Женщина подняла лицо - родинка на коричневой щеке почти не заметна, - и светлые глаза ее загорелись узнаванием.

- Приехал, значит… Давно уж тебя… Давно. Ты же… Ты же Терентьев?.. - вырвалось у нее, и лицо засияло, а на родинке появилась еле заметная ямка. - Вишь, голова еще не совсем дырявая - вспомнила тебя… А ведь уехал ты совсем мальцом. А это сынок твой, стало быть? Похож, похож.
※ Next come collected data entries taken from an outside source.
`config.mk`:
```
export PLATFORM = sky130hd
export DESIGN_NAME = button_debounce
export DESIGN_NICKNAME = d
export VERILOG_FILES = /design/src/rtl/button_debounce_pkg.sv /design/src/rtl/button_debounce_cell.sv /design/src/rtl/button_debounce.sv
export SDC_FILE = /design/constraint.sdc
export NUM_CORES = 1
export LEC_CHECK = 0
export ABC_AREA = 0
export BUFFER_PORTS_ARGS = -buffer_cell sky130_fd_sc_hd__buf_2
export CELL_PAD_IN_SITES_DETAIL_PLACEMENT = 0
export CELL_PAD_IN_SITES_GLOBAL_PLACEMENT = 2
export CORE_MARGIN = 2
export CORE_UTILIZATION = 36
export DETAILED_ROUTE_END_ITERATION = 12
export PLACE_DENSITY_LB_ADDON = 0.08
export SYNTH_ARGS = -nofsm -noshare
export SYNTH_HDL_FRONTEND = slang
export SYNTH_HIERARCHICAL = 1
export SYNTH_SLANG_ARGS = --single-unit
```
`constraint.sdc`:
```
create_clock -name clk -period 2.34 [get_ports clk]
set_input_delay 0.117 -clock clk [delete_from_list [all_inputs] [get_ports clk]]
set_output_delay 0.117 -clock clk [all_outputs]
set_load 0.02 [all_outputs]
```
===== src/rtl/spi_rx_deserializer_pkg.sv =====
// Shared definitions for the SPI receive deserializer: default word width and FSM encoding.
package spi_rx_deserializer_pkg;

    localparam int unsigned SPI_DATA_WIDTH = 8;

    typedef enum logic [1:0] {
        ST_IDLE = 2'b00,
        ST_RECV = 2'b01,
        ST_DONE = 2'b10
    } spi_state_e;

endpackage


===== src/rtl/spi_rx_deserializer_sync_edge.sv =====
// Multi-stage synchroniser for an idle-low async input plus a one-clk rising-edge strobe.
module spi_rx_deserializer_sync_edge #(
    parameter int unsigned STAGES = 2
) (
    input  logic clk,
    input  logic rst,
    input  logic d_i,
    output logic rise_c
);

    logic [STAGES-1:0] sync_q;
    logic              prev_q;

    // Synchroniser chain plus one delay flop used for edge detection
    always_ff @(posedge clk or negedge rst) begin
        if (!rst) begin
            sync_q <= '0;
            prev_q <= 1'b0;
        end else begin
            sync_q <= {sync_q[STAGES-2:0], d_i};
            prev_q <= sync_q[STAGES-1];
        end
    end

    assign rise_c = sync_q[STAGES-1] & ~prev_q;

endmodule
$ cat config.mk
export PLATFORM = sky130hd
export DESIGN_NAME = jump_controller
export DESIGN_NICKNAME = d
export VERILOG_FILES = /design/src/rtl/game_pkg.sv /design/src/rtl/frame_key_sampler.sv /design/src/rtl/jump_controller.sv
export SDC_FILE = /design/constraint.sdc
export NUM_CORES = 1
export LEC_CHECK = 0
export BUFFER_PORTS_ARGS = -buffer_cell sky130_fd_sc_hd__buf_2
export CAP_MARGIN = 20
export CORE_MARGIN = 5
export CORE_UTILIZATION = 41
export CTS_CLUSTER_DIAMETER = 150
export DETAILED_ROUTE_END_ITERATION = 8
export SETUP_SLACK_MARGIN = 0.05
export SLEW_MARGIN = 20
export SYNTH_ARGS = -nofsm -noshare
export SYNTH_HDL_FRONTEND = slang
export SYNTH_HIERARCHICAL = 1
export SYNTH_SLANG_ARGS = --single-unit
$ cat constraint.sdc
create_clock -name clock -period 4.2 [get_ports clock]
set_input_delay 0.42 -clock clock [delete_from_list [all_inputs] [get_ports clock]]
set_output_delay 0.42 -clock clock [all_outputs]
set_load 0.02 [all_outputs]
Она умолкла на какое-то время, потом произнесла в задумчивости:

- Стало быть, в гости приехали… А к кому?

- К деду Андрею.

- К какому Андрею? A-а… Это к тому, что?.. - не договорив, опустила голову. - Ну, своди… Покажи… Это хорошо.

И ушла, хлопая голенищами резиновых сапог.

* * *

Поодаль, за изгородью конюшни, черно-синий клювастый грач сосредоточенно ковырялся в навозе. Отец выстрелил - Ванюшку ударило по ушам, запахло кислым дымом, - грач, подскочив, ткнулся в снег, раскинув крылья, разинув большой клюв, из которого закапала алая, яркая на снегу, кровь. Ванюшка кинулся, схватил грача - он был теплый, но голова уже безжизненно болталась. И восторг, и жалость, и непонятный страх, и любопытство - все одновременно почувствовал Ванюшка, держа в руках грача.
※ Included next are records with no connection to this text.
`src/rtl/oaat_pkg.sv`:
```
// Shared constants and the one-at-a-time hash arithmetic used by every
// pipeline stage and by the final avalanche stage.
package oaat_pkg;

  localparam int HASH_W   = 32;
  localparam int MIX_SHL  = 12;
  localparam int MIX_SHR  = 3;
  localparam int FIN_SHL0 = 6;
  localparam int FIN_SHR  = 12;
  localparam int FIN_SHL1 = 12;

  // Absorb one key byte into the running hash (all ops modulo 2^32).
  function automatic logic [HASH_W-1:0] oaat_byte_step(input logic [HASH_W-1:0] h,
                                                       input logic [7:0]        b);
    logic [HASH_W-1:0] t;
    t = h + {{(HASH_W-8){1'b0}}, b};
    t = t + (t << MIX_SHL);
    t = t ^ (t >> MIX_SHR);
    return t;
  endfunction

  function automatic logic [HASH_W-1:0] oaat_final(input logic [HASH_W-1:0] h);
    logic [HASH_W-1:0] t;
    t = h + (h << FIN_SHL0);
    t = t ^ (t >> FIN_SHR);
    t = t + (t << FIN_SHL1);
    return t;
  endfunction

endpackage

```
`src/rtl/oaat_mix_stage.sv`:
```
// One registered byte step: hashes the most significant remaining key byte
// and forwards the rest of the key, the valid bit and the tag; holds on stall.
module oaat_mix_stage
  import oaat_pkg::*;
#(
  parameter int IN_BYTES = 6,
  parameter int TAG_W    = 8,
  localparam int OUT_KW  = (IN_BYTES > 1) ? (IN_BYTES - 1) * 8 : 1
) (
  input  logic                  clk,
  input  logic                  reset,
  input  logic                  advance,
  input  logic                  up_valid,
  input  logic [HASH_W-1:0]     up_hash,
  input  logic [IN_BYTES*8-1:0] up_key,
  input  logic [TAG_W-1:0]      up_tag,
  output logic                  valid,
  output logic [HASH_W-1:0]     hash,
  output logic [OUT_KW-1:0]     rem_key,
  output logic [TAG_W-1:0]      tag
);

  // Data registers load regardless of up_valid so bubbles stay deterministic.
  always_ff @(posedge clk) begin
    if (reset) begin
      valid <= 1'b0;
      hash  <= '0;
      tag   <= '0;
    end else if (advance) begin
      valid <= up_valid;
      hash  <= oaat_byte_step(up_hash, up_key[IN_BYTES*8-1 -: 8]);
      tag   <= up_tag;
    end
  end

  if (IN_BYTES > 1) begin : g_key
    always_ff @(posedge clk) begin
      if (reset) begin
        rem_key <= '0;
      end else if (advance) begin
        rem_key <= up_key[OUT_KW-1:0];
      end
    end
  end else begin : g_no_key
    assign rem_key = '0;
  end

endmodule

```
`src/rtl/oaat_hash_pipe.sv`:
```
// Fully pipelined one-at-a-time hash: KEY_BYTES byte stages plus a final stage.
// Define OAAT_SEED_EN to start each key from in_seed instead of zero.
module oaat_hash_pipe
  import oaat_pkg::*;
#(
  parameter int KEY_BYTES = 6,
  parameter int OUT_W     = 32,
  parameter int TAG_W     = 8
) (
  input  logic                   clk,
  input  logic                   reset,
  input  logic                   in_valid,
  output logic                   in_ready,
  input  logic [KEY_BYTES*8-1:0] in_key,
  input  logic [TAG_W-1:0]       in_tag,
  input  logic [HASH_W-1:0]      in_seed,
  output logic                   out_valid,
  input  logic                   out_ready,
  output logic [OUT_W-1:0]       out_hash,
  output logic [TAG_W-1:0]       out_tag
);

  logic              advance;
  logic [HASH_W-1:0] seed_h;
  logic              unused_tail;

  // The whole pipeline moves together; only a held result can stall it.
  assign advance  = !out_valid || out_ready;
  assign in_ready = advance;

`ifdef OAAT_SEED_EN
  assign seed_h = in_seed;
`else
  logic unused_seed;
  assign seed_h      = '0;
  assign unused_seed = ^in_seed;
`endif

  for (genvar k = 0; k < KEY_BYTES; k++) begin : g_stage
    localparam int IN_B   = KEY_BYTES - k;
    localparam int OUT_KW = (IN_B > 1) ? (IN_B - 1) * 8 : 1;

    logic              up_valid;
    logic [HASH_W-1:0] up_hash;
    logic [IN_B*8-1:0] up_key;
    logic [TAG_W-1:0]  up_tag;
    logic              valid;
    logic [HASH_W-1:0] hash;
    logic [OUT_KW-1:0] rem_key;
    logic [TAG_W-1:0]  tag;

    if (k == 0) begin : g_head
      assign up_valid = in_valid;
      assign up_hash  = seed_h;
      assign up_key   = in_key;
      assign up_tag   = in_tag;
    end else begin : g_body
      assign up_valid = g_stage[k-1].valid;
      assign up_hash  = g_stage[k-1].hash;
      assign up_key   = g_stage[k-1].rem_key;
      assign up_tag   = g_stage[k-1].tag;
    end

    oaat_mix_stage #(
      .IN_BYTES (IN_B),
      .TAG_W    (TAG_W)
    ) u_mix (
      .clk      (clk),
      .reset    (reset),
      .advance  (advance),
      .up_valid (up_valid),
      .up_hash  (up_hash),
      .up_key   (up_key),
      .up_tag   (up_tag),
      .valid    (valid),
      .hash     (hash),
      .rem_key  (rem_key),
      .tag      (tag)
    );
  end

  // The last byte stage has no key left; its constant one-bit key output is discarded.
  assign unused_tail = ^g_stage[KEY_BYTES-1].rem_key;

  always_ff @(posedge clk) begin
    if (reset) begin
      out_valid <= 1'b0;
      out_hash  <= '0;
      out_tag   <= '0;
    end else if (advance) begin
      out_valid <= g_stage[KEY_BYTES-1].valid;
      out_hash  <= OUT_W'(oaat_final(g_stage[KEY_BYTES-1].hash));
      out_tag   <= g_stage[KEY_BYTES-1].tag;
    end
  end

endmodule

```
`config.mk`:
```
export PLATFORM = sky130hd
export DESIGN_NAME = oaat_hash_pipe
export DESIGN_NICKNAME = d
export VERILOG_FILES = /design/src/rtl/oaat_pkg.sv /design/src/rtl/oaat_mix_stage.sv /design/src/rtl/oaat_hash_pipe.sv
export SDC_FILE = /design/constraint.sdc
export NUM_CORES = 1
export LEC_CHECK = 0
export ABC_AREA = 1
export CAP_MARGIN = 20
export CORE_MARGIN = 2
export CORE_UTILIZATION = 40
export CTS_CLUSTER_DIAMETER = 50
export DETAILED_ROUTE_END_ITERATION = 10
export SETUP_SLACK_MARGIN = 0.05
export SLEW_MARGIN = 20
export SYNTH_ARGS = -nofsm -noshare
export SYNTH_HDL_FRONTEND = slang
export SYNTH_HIERARCHICAL = 1
export SYNTH_SLANG_ARGS = --single-unit
```
`constraint.sdc`:
```
create_clock -name clk -period 4.9 [get_ports clk]
set_input_delay 0.735 -clock clk [delete_from_list [all_inputs] [get_ports clk]]
set_output_delay 0.735 -clock clk [all_outputs]
set_load 0.005 [all_outputs]
```
# [After elaboration in Yosys (flattened, before gate mapping)]
# Index checks and enable logic that the tools add are counted.
[totals] regBits=407 input_bits=92 output_inout_bits=42
[classes] addsub=13 bitwise_logic=7 reduce_logical=2
[ops] cell="$add 32x32->32" count=7
[ops] cell="$xor 32x29->32" count=6
[ops] cell="$add 32x8->32" count=5
[ops] cell="$xor 32x20->32" count=1
[ops] cell="$add 8x20->21" count=1
[ops] cell="$logic_not 1->1" count=1
[ops] cell="$logic_or 1x1->1" count=1

# [Longest topological paths before layout]
# Gate-level depths: netlist of the first run.
[logic_depth] word_depth=3 ltp_mapped=29 depth_no_buf=29

# [Cells and area by module]
# The synthesis of the first run kept the hierarchy.
[modules_own_cells] mod="oaat_mix_stage (g_stage[0].u_mix)" instances=1 cells_each=893 area_each_um2=5622.9 seq_area_each_um2=1621.6
[modules_own_cells] mod="oaat_mix_stage (g_stage[1].u_mix)" instances=1 cells_each=846 area_each_um2=5196.2 seq_area_each_um2=1461.4
[modules_own_cells] mod="oaat_mix_stage (g_stage[2].u_mix)" instances=1 cells_each=827 area_each_um2=4971.0 seq_area_each_um2=1301.2
[modules_own_cells] mod="oaat_mix_stage (g_stage[3].u_mix)" instances=1 cells_each=776 area_each_um2=4757.1 seq_area_each_um2=1141.1
[modules_own_cells] mod="oaat_hash_pipe" instances=1 cells_each=803 area_each_um2=4744.6 seq_area_each_um2=820.8
[modules_own_cells] mod="oaat_mix_stage (g_stage[4].u_mix)" instances=1 cells_each=741 area_each_um2=4483.0 seq_area_each_um2=980.9
[modules_own_cells] mod="oaat_mix_stage (g_stage[5].u_mix)" instances=1 cells_each=712 area_each_um2=4380.5 seq_area_each_um2=820.8

# [Worst setup path before layout of the first run]
# OpenSTA, ideal clock, no wires.
[synth_timing] kind="reg-to-reg" start="register g_stage[4].u_mix.hash[0]" end="register g_stage[5].u_mix.hash[21]" setup_ns=0.113 arrival_ns=3.340 required_time_ns=4.787 setup_slack_ns=1.447 path_stages_with_launch=27 cell_sequence="dfxtp_1 > ha_1 > fa_1 > nand3_1 > nand2_1 > nand3_1 > nand2_2 > xor2_1 > ha_1 > inv_1 > fa_1 > inv_1 > nand2_1 > o21ai_0 > inv_1 > nor2_1 > nand2_2 > nand2_2 > nand2_4 > nand2_4 > nand2_1 > nand3_1 > nand2_2 > nand2_1 > nand2_1 > o21ai_1 > inv_1"
[synth_via] elab_chain_cells=3
[synth_lines] element="from (decl)" line="oaat_mix_stage.sv:18" text="output logic [HASH_W-1:0] hash,"
[synth_lines] element="from (signal assigned)" line="oaat_mix_stage.sv:31" text="hash <= oaat_byte_step(up_hash, up_key[IN_BYTES*8-1 -: 8]);"
[synth_lines] element="$add 32x8->32" line="oaat_pkg.sv:16" text="t = h + {{(HASH_W-8){1'b0}}, b};"
[synth_lines] element="$add 32x32->32" line="oaat_pkg.sv:17" text="t = t + (t << MIX_SHL);"
[synth_lines] element="$xor 32x29->32" line="oaat_pkg.sv:18" text="t = t ^ (t >> MIX_SHR);"
[synth_lines] element="to (signal assigned)" line="oaat_mix_stage.sv:31"
[synth_lines] element="to (decl)" line="oaat_mix_stage.sv:18"
# No other way between the ends.
# A chain may end at the register's enable or synchronous reset.

# [Worst setup path after layout of the first run]
[layout_timing] start="register g_stage[5].u_mix.hash[4]" end="register out_hash[25]"
[layout_via] elab_chain_cells=3
[layout_lines] element="$add 32x32->32" line="oaat_pkg.sv:24" text="t = h + (h << FIN_SHL0);"
[layout_lines] element="$xor 32x20->32" line="oaat_pkg.sv:25" text="t = t ^ (t >> FIN_SHR);"
[layout_lines] element="$add 32x32->32" line="oaat_pkg.sv:26" text="t = t + (t << FIN_SHL1);"
[layout_lines] element="to (signal assigned)" line="oaat_hash_pipe.sv:92" text="out_hash <= OUT_W'(oaat_final(g_stage[KEY_BYTES-1].hash));"
[layout_lines] element="to (decl)" line="oaat_hash_pipe.sv:19" text="output logic [OUT_W-1:0] out_hash,"
# No other way between the ends.

==> flow_summary.yaml, run 1 <==
clocking:
  post-cts-setup-buffers: 0
  clock-sinks: 407
  clock_latency_ps: 660
  ctsHoldBuffers: 0
  cts_made_buffers: 59
  clk_path_buf_depth: 3
  cts_resized: 0
  htree_levels: 2
  cts-root-buf: "clkbuf_16"
  cts_tree: "built"
  clkSlewWorstSetupHoldPaths_ps: 60
placement:
  place_congestion: 0.938
  portBuffers: 101
  place_hpwl_mm: 75.8
  place_inst: 6818
sta:
  finalSetupViolCount: 0
  finalClockSkew_ps: 60.1
  rsz0062_at_grt: "false"
  slew_viol_final: 0
  worst_slew_pin_slew_ps: 1050
  timing.final.hold_violations: 0
  period_minus_slack_ps: 4080
  fin_hold_ws_ps: 444
  tns_ps: 0
  fmax_ghz: 0.245
  relSlewSlack_pct: 29.8
  period_share_pct: 83.2
critical_path:
  crit_type: "reg -> reg"
  cp.arrival_ps: 4640
  ff2ff_setup_slack_ps: 820
  reg2regPathDepth: 26
  worst-path-buf-inv: 3
  crit_family: "simple AND/OR/NAND/NOR gates"
  crit_path_top_delay_cell: "dfxtp_1"
  required_ps: 5460
  rr_endpoint: "out_hash[25]$_SDFFE_PP0P_"
  endpoint_kind: "flip-flop"
  crit_fanout: 5
  slowest_delay_ps: 530
  start_kind: "flip-flop"
  cpMostUsedCell: "nand2_1"
  r2r_start: "g_stage[5].u_mix/hash[4]$_SDFFE_PP0P_"
drt:
  wl_mm: 96.0
  post_drt_via_cell_ratio: 4.81
  first_pass_iters: 5
  ant_nets: 0
  initialDrtViolationCount: 2120
  route.vias.total: 33362
  drc: 0
  post_drt_wl_per_cell_um: 13.9
power:
  vdd_drop_max_v: 0.000376
  p_leak_nw: 20.3
  powerDensity_nw_per_um2: 588
  power_mw: 22.7
  pwr-share-seq_pct: 21.8
  power.internal_mw: 11.5
  netSwitchingFraction_pct: 49.3
  p_sw_mw: 11.2
  clock_power_share_pct: 19.4
  p_comb_share_pct: 58.9
floorplan:
  coreArea_um2: 84900
  dieHeight_um: 296
  dieArea_um2: 87700
  num_rows: 107
  die_w_um: 296
  initial_utilization_pct: 40.2
  io-pin-count: 134
grt:
  grt_max_degree: 202
  grt_pass1_vias: 30257
  track_usage_pct: 21.5
  grt_pass1_wl_mm: 155
  antenna_found_initial: 0
  grt.overflow.total: 0
finish:
  fillers: 9251
  final_common_cell: "nand2_1"
  final_cell_mix: "1,603 x nand2_1, 736 x inv_1, 704 x nor2_1"
  layout-drive-gt1-share_pct: 7.09
  instances_no_fill: 6929
  register_area_um2: 8150
  nets: 6029
  num_antenna_cells: 0
  multi_input_area_um2: 22900
  syn_to_final_growth_pct: 13.1
yosys:
  netlist_area_um2: 34100
  syn-mean-instance-area_um2: 6.10
  synthCells: 5596
  yosysWarnings: 6
run:
  maxCapViolations: 0
worst_hold_path:
  min_path_type: "reg -> reg"
  hold-path-endpoint: "g_stage[2].u_mix/rem_key[12]$_SDFFE_PP0P_"
  hold_depth: 2
  hp-start: "g_stage[1].u_mix/rem_key[12]$_SDFFE_PP0P_"
status:
  outcome: "complete, no violations"
-- power by group through the flow --
stage | Combinational, mW | Sequential (mW) | Clock [mW]
4_1_cts | 13.3 | 4.95 | 4.50
6_report | 13.4 | 4.95 | 4.40
2_1_floorplan | 9.96 | 4.73 | 0
3_3_place_gp | 13.1 | 5.01 | 0
5_1_grt | 15.1 | 5.06 | 4.65
3_5_place_dp | 13.2 | 5.02 | 0
-- state kept, by name (all words and copies together) (netlist names) --
register,flops
out_hash,32
g_stage.u_mix/hash,192
g_stage.u_mix/tag,48
out_tag,8
out_valid,1
g_stage.u_mix/valid,6
g_stage.u_mix/rem_key,120
-- tightest hold or removal path, delay by kind of cell (launching register included) --
family             cells  cell delay, ps
and+or+nand+nor        1              60
AOI/OAI and AO/OA      1              50
DFF                    1             310
-- how the worst max path moves through the flow --
stage	startpoint	end	depth (start not counted)
after floorplan	g_stage[4].u_mix/hash[0]$_SDFFE_PP0P_	g_stage[5].u_mix/hash[21]$_SDFFE_PP0P_	26
after global placement	g_stage[4].u_mix/hash[0]$_SDFFE_PP0P_	g_stage[5].u_mix/hash[22]$_SDFFE_PP0P_	26
after detailed placement	g_stage[4].u_mix/hash[0]$_SDFFE_PP0P_	g_stage[5].u_mix/hash[22]$_SDFFE_PP0P_	26
after CTS	g_stage[4].u_mix/hash[0]$_SDFFE_PP0P_	g_stage[5].u_mix/hash[26]$_SDFFE_PP0P_	26
after global routing	g_stage[4].u_mix/hash[0]$_SDFFE_PP0P_	g_stage[5].u_mix/hash[27]$_SDFFE_PP0P_	26
final	g_stage[5].u_mix/hash[4]$_SDFFE_PP0P_	out_hash[25]$_SDFFE_PP0P_	26
-- metal layers --
metal / routed length [um] / vias up / GRT usage (%)
met5: 0 / - / 0
met4: 1730 / 0 / 4.59
met3: 4160 / 108 / 2.41
met2: 42300 / 548 / 34.3
met1: 47800 / 14879 / 31.1
li1: - / 17827 / -
-- through the flow --
step                setup slack, ps  cell area, um2  util, %
floorplan                      1450           34500        -
global placement                833           36500     43.0
detailed placement              804           36500     43.0
CTS                             839           38600     45.5
global route                    386           38600     45.5
finish                          823           38600     45.5
-- area by class of cell --
| cell class | instances | share of cell area, % |
|---|---|---|
| clock buffers | 69 | 4.02 |
| multi-input cells | 4386 | 59.3 |
| clock inverters | 42 | 1.38 |
| well taps | 1144 | 3.71 |
| flip-flops and latches | 407 | 21.1 |
| inverters | 767 | 7.48 |
| repair buffers | 114 | 3.01 |
No activity file was read; power rests on OpenSTA's default activity.
==> run 2, diff against run 1 <==
- clock period: 4.9 -> 3.4 ns (I/O delays scaled with it)
==> run 2 against run 1 <==
Against the previous run:
- cell count increased by 9.4%
- register-to-register slack lost 790 ps
- via count up 9.9%
- clock skew shrank 36 ps
- count of clock-buffer cells in the layout decreased by 4
- die area is the same
- sequential share of layout area is 4.1 points lower
- first-iteration DRC count is 1.7% lower
- clock power rose by 44%
- critical path depth down 1
- routed wire length rose by 13%
- cell area up 27%
- critical path type unchanged
- largest cell class unchanged
- highest routed layer unchanged
==> flow_summary.yaml, run 2 (synthesized netlist as in run 1, its figures left out) <==
drt:
  drc: 0
  wl_mm: 109
  route.vias.total: 36681
  initialDrtViolationCount: 2083
  ant_nets: 0
  first_pass_iters: 8
  post_drt_wl_per_cell_um: 14.4
  post_drt_via_cell_ratio: 4.84
floorplan:
  num_rows: 107
  initial_utilization_pct: 40.2
  io-pin-count: 134
  coreArea_um2: 84900
  dieArea_um2: 87700
  dieHeight_um: 296
  die_w_um: 296
finish:
  final_common_cell: "nand2_1"
  largest_reg_flops: 192
  num_antenna_cells: 0
  final_cell_mix: "1,356 x nand2_1, 691 x inv_1, 617 x buf_4"
  instances_no_fill: 7580
  reg_top3: "g_stage.u_mix/hash x192, g_stage.u_mix/rem_key x120, g_stage.u_mix/tag x48"
  final_util_pct: 57.7
  nets: 6684
  fillers: 8062
  layout-drive-gt1-share_pct: 30.7
  top_register: "g_stage.u_mix/hash"
  syn_to_final_growth_pct: 43.3
power:
  p_comb_share_pct: 68.7
  powerDensity_nw_per_um2: 885
  netSwitchingFraction_pct: 46.5
  power.internal_mw: 23.2
  vdd_drop_max_v: 0.000806
  clock_power_share_pct: 14.6
  pwr-share-seq_pct: 16.8
  p_sw_mw: 20.1
  p_leak_nw: 24.8
placement:
  portBuffers: 101
  place_inst: 7378
  place_hpwl_mm: 82.4
  place_congestion: 0.921
run:
  maxCapViolations: 0
clocking:
  ctsHoldBuffers: 0
  cts_made_buffers: 57
  htree_levels: 2
  clk_path_buf_depth: 3
  clock_latency_ps: 650
  cts-root-buf: "clkbuf_16"
  clkSlewWorstSetupHoldPaths_ps: 60
  cts_tree: "built"
  clock-sinks: 407
grt:
  grt_max_degree: 84
  grt.overflow.total: 0
  track_usage_pct: 23.1
  grt_pass1_vias: 33235
  grt_pass1_wl_mm: 166
  antenna_found_initial: 0
sta:
  fin_hold_ws_ps: 296
  finalSetupViolCount: 0
  worst_slew_pin_slew_ps: 766
  finalClockSkew_ps: 23.6
  relSlewSlack_pct: 48.9
  timing.final.hold_violations: 0
  rsz0062_at_grt: "true"
  period_minus_slack_ps: 3360
  fmax_ghz: 0.297
  slew_viol_final: 0
  period_share_pct: 98.9
worst_hold_path:
  hp-start: "reset"
  min_path_type: "in -> reg"
critical_path:
  cpMostUsedCell: "nand2_4"
  crit_type: "reg -> reg"
  crit_fanout: 4
  r2r_start: "g_stage[4].u_mix/hash[7]$_SDFFE_PP0P_"
  cp-startpoint: "g_stage[4].u_mix/hash[7]$_SDFFE_PP0P_"
  cp.arrival_ps: 3880
  required_ps: 3920
  endpoint_kind: "flip-flop"
  crit_path_top_delay_cell: "dfxtp_2"
  slowest_delay_ps: 340
  start_kind: "flip-flop"
status:
  outcome: "complete, no violations"
run 2: final timing paths:
kind / end / slack (ps) / depth (start not counted)
worst min register to register: g_stage[4].u_mix/rem_key[7]$_SDFFE_PP0P_ / 430 / 2
worst max-delay path: g_stage[5].u_mix/hash[19]$_SDFFE_PP0P_ / 40 / 25
worst max register to register: g_stage[5].u_mix/hash[19]$_SDFFE_PP0P_ / 40 / 25
worst min-delay path: g_stage[3].u_mix/rem_key[9]$_SDFFE_PP0P_ / 300 / 2
run 2: power groups by stage:
stage	registers (mW)	logic (mW)	clock network, mW
finish	7.27	29.8	6.32
detailed placement	7.04	23.5	0
CTS	7.09	25.0	6.45
floorplan	6.81	14.4	0
global placement	7.03	23.4	0
global route	7.41	32.6	6.65
run 2: final cells by class:
class | count | area (um2) | share of cell area (%)
well taps | 1144 | 1430 | 2.92
clock buffers | 65 | 1530 | 3.12
repair buffers | 771 | 6350 | 13.0
multi-input cells | 4386 | 27900 | 57.0
inverters | 767 | 2910 | 5.94
flip-flops and latches | 407 | 8310 | 17.0
clock inverters | 40 | 513 | 1.05
run 2: worst max-delay path, delay by kind of cell (launching register included):
kind	cells	cell delay (ps)
flip-flops	1	340
adder cells (fa/ha/maj)	2	630
AND/OR/NAND/NOR	14	1220
AO/OA/AOI/OAI	2	280
buffers and inverters	5	480
XOR/XNOR	2	290
run 2: per-layer routing:
| layer | routed length [um] | track usage (%) | up-vias | share of wire, % |
|---|---|---|---|---|
| met3 | 4000 | 2.33 | 136 | 3.7 |
| met4 | 2020 | 5.37 | 0 | 1.9 |
| li1 | - | - | 19112 | - |
| met2 | 51900 | 38.8 | 605 | 48 |
| met1 | 50900 | 31.8 | 16828 | 47 |
| met5 | 0 | 0 | - | 0 |
run 2: metrics by stage:
step / power, mW / setup WS, ps / cell area, um2 / TNS (ps)
6_report: 43.3 / 37.8 / 48900 / 0
5_1_grt: 46.6 / -149 / 48900 / -3300
4_1_cts: 38.6 / 27.6 / 44500 / 0
3_5_place_dp: 30.6 / -233 / 40800 / -8900
3_3_place_gp: 30.4 / -200 / 40800 / -5720
2_1_floorplan: 21.2 / 82.4 / 34500 / 0
run 2: repair_timing:
action / CTS / global route
cloned: 0 / 0
gates resized for setup: 271 / 965
pin swaps: 91 / 476
endpoints found under the setup margin: 103 / 108
setup buffers: 29 / 70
- Пап, а ему сейчас не больно? Глянь - кровь…

- Нет, сынок, он теперь ничего не чует… - сказал отец, погладил Ванюшку по спине, и вдруг наклонился и поцеловал сухими, воспаленными губами. - Ну, беги…

- А ты еще стрелять не будешь?

- Нет, не буду… Я мерина распрягу.

Ванюшка бежал через Палыванчев огород, по меже, - восторг победил в нем все другие чувства, хотелось поскорее показать добычу Кольке-Копытку. Он уже представлял Колькины расширенные глаза, прикидывал, станет ли Колька меняться на взаправдашний солдатский котелок, - и вдруг что-то остановило. Ванюшка обернулся: отец выламывал зачем-то палку из плетня, потом, ссутулившись, зашел в конюшню… Ванюшка обернулся, увидел все это, и вновь побежал, и через минуту уже торговался с Колькой, и не слышал выстрела, не видел, как на измазанной навозом попоне выносили из конюшни отца.